She gained more weight than she wanted to. The summer she graduated from high school she went on a NutriSystem diet and began to lose the weight. Until then she hung out at the mall. She did not date. She bought her little brother Bobby his first Bruce Springsteen album. She pasted birthday cards into a scrapbook. She read Danielle Steel novels. She saw An Officer and a Gentleman with Richard Gere and Debra Winger four times in one day. She went to a Catholic grade school and a Catholic high school, where the single activity listed in her yearbook entry was ‘Library Aide,’ an extracurricular effort on which she and a friend had settled for the express purpose of having something besides their names in the yearbook. The college application process, in the sense of the crucial competition that it was for many in her generation, an exercise in the marshaling and burnishing of deployable accomplishments, seems not to have entered the picture.

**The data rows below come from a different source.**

--- src/rtl/raiz_pkg.sv ---
// raiz_pkg: shared definitions for the parametrised square-root peripheral.
//   - Bus register byte offsets (5-bit address space).
//   - Control and status bit positions.
//   - Core FSM state encoding.
package raiz_pkg;

    localparam logic [4:0] DIR_OPERANDO = 5'h04;  // W: operand shadow
    localparam logic [4:0] DIR_CONTROL  = 5'h0C;  // W: bit0 start, bit1 clear done/error
    localparam logic [4:0] DIR_RAIZ     = 5'h10;  // R: root
    localparam logic [4:0] DIR_ESTADO   = 5'h14;  // R: status
    localparam logic [4:0] DIR_RESTO    = 5'h18;  // R: remainder (optional)

    localparam int unsigned BIT_INICIO  = 0;
    localparam int unsigned BIT_LIMPIAR = 1;

    localparam int unsigned BIT_TERMINADO = 0;
    localparam int unsigned BIT_OCUPADO   = 1;
    localparam int unsigned BIT_ERROR     = 2;

    typedef enum logic {
        INACTIVO,
        CALCULO
    } estado_t;

endpackage

--- src/rtl/nucleo_raiz_n.sv ---
// nucleo_raiz_n: non-restoring digit-recurrence integer square root,
// one root bit per clock, ANCHO/2 iterations.
// Ports:
//   reloj, reiniciar  clock, synchronous active-high reset
//   inicio            load operando and begin (ignored while busy)
//   operando          ANCHO-bit radicand
//   raiz, resto       result; valid only while terminado is high
//   ocupado           high for the whole computation
//   terminado         one-cycle pulse on the final iteration
module nucleo_raiz_n
    import raiz_pkg::*;
#(
    parameter int unsigned ANCHO = 16
) (
    input  logic               reloj,
    input  logic               reiniciar,
    input  logic               inicio,
    input  logic [ANCHO-1:0]   operando,
    output logic [ANCHO/2-1:0] raiz,
    output logic [ANCHO/2:0]   resto,
    output logic               ocupado,
    output logic               terminado
);

    localparam int unsigned RW   = ANCHO / 2;
    localparam int unsigned ITER = RW;
    // Signed partial remainder with headroom for the shifted value.
    localparam int unsigned RR   = RW + 3;

    estado_t estado, estado_sig;

    logic [4:0]       cuenta;
    logic [ANCHO-1:0] desplazado;
    logic [RW-1:0]    q;
    logic [RR-1:0]    r;

    logic             ultima;
    logic [RR-1:0]    r_desp;
    logic [RR-1:0]    r_sig;
    logic [RW-1:0]    q_sig;

    assign ultima = (cuenta == 5'(ITER - 1));

    always_ff @(posedge reloj) begin
        if (reiniciar) begin
            estado <= INACTIVO;
        end else begin
            estado <= estado_sig;
        end
    end

    always_comb begin
        estado_sig = estado;
        ocupado    = 1'b0;
        terminado  = 1'b0;
        case (estado)
            INACTIVO: begin
                if (inicio) begin
                    estado_sig = CALCULO;
                end
            end
            CALCULO: begin
                ocupado = 1'b1;
                if (ultima) begin
                    terminado  = 1'b1;
                    estado_sig = INACTIVO;
                end
            end
            default: estado_sig = INACTIVO;
        endcase
    end

    // One recurrence step: bring down two radicand bits, then add or
    // subtract the trial term depending on the sign of the remainder.
    always_comb begin
        r_desp = (r << 2) | RR'(desplazado[ANCHO-1 -: 2]);
        if (r[RR-1]) begin
            r_sig = r_desp + RR'({q, 2'b11});
        end else begin
            r_sig = r_desp - RR'({q, 2'b01});
        end
        q_sig = RW'({q, ~r_sig[RR-1]});
        raiz  = q_sig;
        // A negative final remainder gets one restoring correction.
        if (r_sig[RR-1]) begin
            resto = r_sig[RW:0] + {q_sig, 1'b1};
        end else begin
            resto = r_sig[RW:0];
        end
    end

    always_ff @(posedge reloj) begin
        if (reiniciar) begin
            cuenta     <= '0;
            desplazado <= '0;
            q          <= '0;
            r          <= '0;
        end else if (estado == INACTIVO && inicio) begin
            cuenta     <= '0;
            desplazado <= operando;
            q          <= '0;
            r          <= '0;
        end else if (estado == CALCULO) begin
            cuenta     <= cuenta + 5'd1;
            desplazado <= desplazado << 2;
            q          <= q_sig;
            r          <= r_sig;
        end
    end

endmodule
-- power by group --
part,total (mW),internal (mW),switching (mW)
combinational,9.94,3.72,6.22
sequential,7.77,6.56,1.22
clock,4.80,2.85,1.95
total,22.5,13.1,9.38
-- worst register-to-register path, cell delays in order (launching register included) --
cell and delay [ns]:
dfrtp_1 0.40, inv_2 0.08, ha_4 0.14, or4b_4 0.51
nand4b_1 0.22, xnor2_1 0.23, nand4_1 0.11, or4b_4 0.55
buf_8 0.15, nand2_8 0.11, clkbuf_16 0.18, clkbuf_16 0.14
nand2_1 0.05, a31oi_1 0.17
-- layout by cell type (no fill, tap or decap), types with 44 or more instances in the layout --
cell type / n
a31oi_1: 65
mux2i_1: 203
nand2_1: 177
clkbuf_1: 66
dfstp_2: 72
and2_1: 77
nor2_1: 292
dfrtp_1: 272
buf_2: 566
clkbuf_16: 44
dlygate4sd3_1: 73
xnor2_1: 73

She enrolled in the two-year program at Bucks County Community College, where, in a psychology class during her second semester, she met Michael Schiavo. He was from Levittown. He is said to have been the first person she had ever kissed. At the time they married two years later, in 1984, she was just under twenty-one; he was eight months older. After a honeymoon at Disney World, they moved in with her parents in Huntingdon Valley, then, when the Schindlers decided two years later to move to Florida, preceded them there. They lived first in a condominium the Schindlers had in St. Petersburg. Theresa Schindler Schiavo clerked at the Prudential Insurance Company. She dyed her hair blonde. She lay out by the pool and drank several quarts of iced tea a day. Michael Schiavo, who after his wife’s cardiac arrest would begin and eventually complete studies in nursing and respiratory therapy at St. Petersburg Junior College, took restaurant jobs.”